“Help me down, Oscar,” cried the pitying Io. “I must see how much my poor boy is hurt.”
“There is not much harm done, I think,” observed Mr. Coldstream.—“Stand up and shake yourself, Thud. There are certainly no bones broken; the road was perfectly soft. Leave off crying, Thud; tears are unworthy of any one but a baby. There seems to be very little the matter.”
“Little the matter!” howled Thud. “Would you have called the matter little if you had had your two front teeth knocked out?” and, removing his handkerchief, Thud showed a tear-stained face, with a mouthwhose beauty was by no means improved by an unsightly gap in the upper row of his teeth.
Thud carefully preserved the two teeth.

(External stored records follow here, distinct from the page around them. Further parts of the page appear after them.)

[config.mk]
export PLATFORM = sky130hd
export DESIGN_NAME = sha256_padder
export DESIGN_NICKNAME = d
export VERILOG_FILES = /design/src/rtl/sha256_padder.sv
export SDC_FILE = /design/constraint.sdc
export NUM_CORES = 1
export LEC_CHECK = 0
export CAP_MARGIN = 30
export CORE_UTILIZATION = 55
export CTS_CLUSTER_DIAMETER = 80
export DETAILED_ROUTE_END_ITERATION = 12
export HOLD_SLACK_MARGIN = 0.1
export PLACE_DENSITY = 0.8
export SLEW_MARGIN = 15
export SYNTH_ARGS = -nofsm -noshare
export SYNTH_HDL_FRONTEND = slang
export SYNTH_SLANG_ARGS = --single-unit
[constraint.sdc]
create_clock -name clk -period 8 [get_ports clk]
set_input_delay 2 -clock clk [delete_from_list [all_inputs] [get_ports clk]]
set_output_delay 2 -clock clk [all_outputs]
set_load 0.02 [all_outputs]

Dr. Pinfold’s prediction had come true: these rare treasures, at least to their owner, were the first to be placed in the specimen bag.
CHAPTER XVI.
THE LONE VILLAGE.
Thud could not be persuaded to mount Ma Ping again. Io pleaded to be allowed to walk, at least for a part of the stage; so she and Maha descended the elephant ladder, and for an hour Thud had the howdah all to himself. Coldstream then made the lazy lad descend, to walk the rest of the way, while his sister and her attendant resumed their places. Thud grumbled not a little, and thought the stage interminable. However, the halting-place for the night was reached at last: it was under a thick banyan tree, whose dense foliage would protect from the night dews those who had to sleep on the ground. The servants were busy pitching the small tent which Coldstream had brought for his wife.

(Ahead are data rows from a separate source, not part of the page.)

[src/rtl/fpmul_operand_stage_if.sv]
// rtl/fpmul_operand_stage_if.sv - operand handshake and unpacked-field bundle for fpmul_operand_stage
interface fpmul_operand_stage_if;
  logic        in_valid;
  logic        in_ready;
  logic [63:0] in_a;
  logic [63:0] in_b;
  logic        as;
  logic        bs;
  logic [10:0] ae;
  logic [10:0] be;
  logic [51:0] am;
  logic [51:0] bm;
  logic        en;
  logic        out_valid;
  logic        out_ready;
  logic [2:0]  spec_class;

  modport master (
    output in_valid, in_a, in_b, out_ready,
    input  in_ready, as, bs, ae, be, am, bm, en, out_valid, spec_class
  );

  modport slave (
    input  in_valid, in_a, in_b, out_ready,
    output in_ready, as, bs, ae, be, am, bm, en, out_valid, spec_class
  );
endinterface

[src/rtl/fpmul_operand_stage.sv]
// rtl/fpmul_operand_stage.sv - binary64 unpack/classify stage with multicycle hold before the multiplier capture
// Optional FTZ_EN: flush subnormal operands to zero before classification.
module fpmul_operand_stage #(
  parameter int unsigned HOLD_CYCLES = 3
) (
  input  logic                  clk,
  input  logic                  rst,
  fpmul_operand_stage_if.slave  bus
);

  typedef enum logic [1:0] {IDLE, HOLD, CAP} state_t;

  state_t      state, state_nx;
  logic [3:0]  cnt, cnt_nx;
  logic        accept;

  logic        a_s, b_s;
  logic [10:0] a_e, b_e;
  logic [51:0] a_m, b_m;
  logic        a_zero, a_sub, a_inf, a_nan;
  logic        b_zero, b_sub, b_inf, b_nan;
  logic [2:0]  cls;

  logic        as_q, bs_q, en_q, out_valid_q;
  logic [10:0] ae_q, be_q;
  logic [51:0] am_q, bm_q;
  logic [2:0]  cls_q;

  always_comb begin
    a_s = bus.in_a[63];
    a_e = bus.in_a[62:52];
    a_m = bus.in_a[51:0];
    b_s = bus.in_b[63];
    b_e = bus.in_b[62:52];
    b_m = bus.in_b[51:0];
    a_sub = (a_e == 11'd0) && (a_m != 52'd0);
    b_sub = (b_e == 11'd0) && (b_m != 52'd0);
`ifdef FTZ_EN
    // Flushed operand keeps its sign; its fields then classify as zero.
    if (a_sub) begin
      a_m   = 52'd0;
      a_sub = 1'b0;
    end
    if (b_sub) begin
      b_m   = 52'd0;
      b_sub = 1'b0;
    end
`endif
    a_zero = (a_e == 11'd0)    && (a_m == 52'd0);
    b_zero = (b_e == 11'd0)    && (b_m == 52'd0);
    a_inf  = (a_e == 11'h7ff)  && (a_m == 52'd0);
    b_inf  = (b_e == 11'h7ff)  && (b_m == 52'd0);
    a_nan  = (a_e == 11'h7ff)  && (a_m != 52'd0);
    b_nan  = (b_e == 11'h7ff)  && (b_m != 52'd0);

    if (a_nan || b_nan)                          cls = 3'd3;
    else if ((a_inf && b_zero) || (b_inf && a_zero)) cls = 3'd4;
    else if (a_inf || b_inf)                     cls = 3'd2;
    else if (a_zero || b_zero)                   cls = 3'd1;
    else if (a_sub || b_sub)                     cls = 3'd5;
    else                                         cls = 3'd0;
  end

  assign accept = (state == IDLE) && bus.in_valid;

  always_comb begin
    state_nx = state;
    cnt_nx   = cnt;
    case (state)
      IDLE: begin
        if (bus.in_valid) begin
          if (cls == 3'd0) begin
            state_nx = HOLD;
            cnt_nx   = 4'(HOLD_CYCLES - 1);
          end else begin
            state_nx = CAP;
          end
        end
      end
      HOLD: begin
        if (cnt == 4'd0) state_nx = CAP;
        else             cnt_nx   = cnt - 4'd1;
      end
      CAP: begin
        if (bus.out_ready) state_nx = IDLE;
      end
      default: state_nx = IDLE;
    endcase
  end

  // en/out_valid are registered from the next state so they line up with it.
  always_ff @(posedge clk) begin
    if (rst) begin
      state       <= IDLE;
      cnt         <= 4'd0;
      as_q        <= 1'b0;
      bs_q        <= 1'b0;
      ae_q        <= 11'd0;
      be_q        <= 11'd0;
      am_q        <= 52'd0;
      bm_q        <= 52'd0;
      cls_q       <= 3'd0;
      en_q        <= 1'b0;
      out_valid_q <= 1'b0;
    end else begin
      state       <= state_nx;
      cnt         <= cnt_nx;
      en_q        <= (state_nx != IDLE);
      out_valid_q <= (state_nx == CAP);
      if (accept) begin
        as_q  <= a_s;
        bs_q  <= b_s;
        ae_q  <= a_e;
        be_q  <= b_e;
        am_q  <= a_m;
        bm_q  <= b_m;
        cls_q <= cls;
      end
    end
  end

  assign bus.in_ready   = (state == IDLE);
  assign bus.as         = as_q;
  assign bus.bs         = bs_q;
  assign bus.ae         = ae_q;
  assign bus.be         = be_q;
  assign bus.am         = am_q;
  assign bus.bm         = bm_q;
  assign bus.en         = en_q;
  assign bus.out_valid  = out_valid_q;
  assign bus.spec_class = cls_q;

endmodule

“I can’t sleep on the bare earth,” said Thud doggedly; “it is so hard, and I should catch my death of cold.”
“I am going to sleep on the ground,” observed Oscar. “We have plenty of rugs and wraps. I have often made my bed beneath a tree.”
“You, I daresay; but I’m different. I’ve a theory that development of brain makes the bodily frame more delicate, and that philosophers need to sleep softer and fare better than other men.”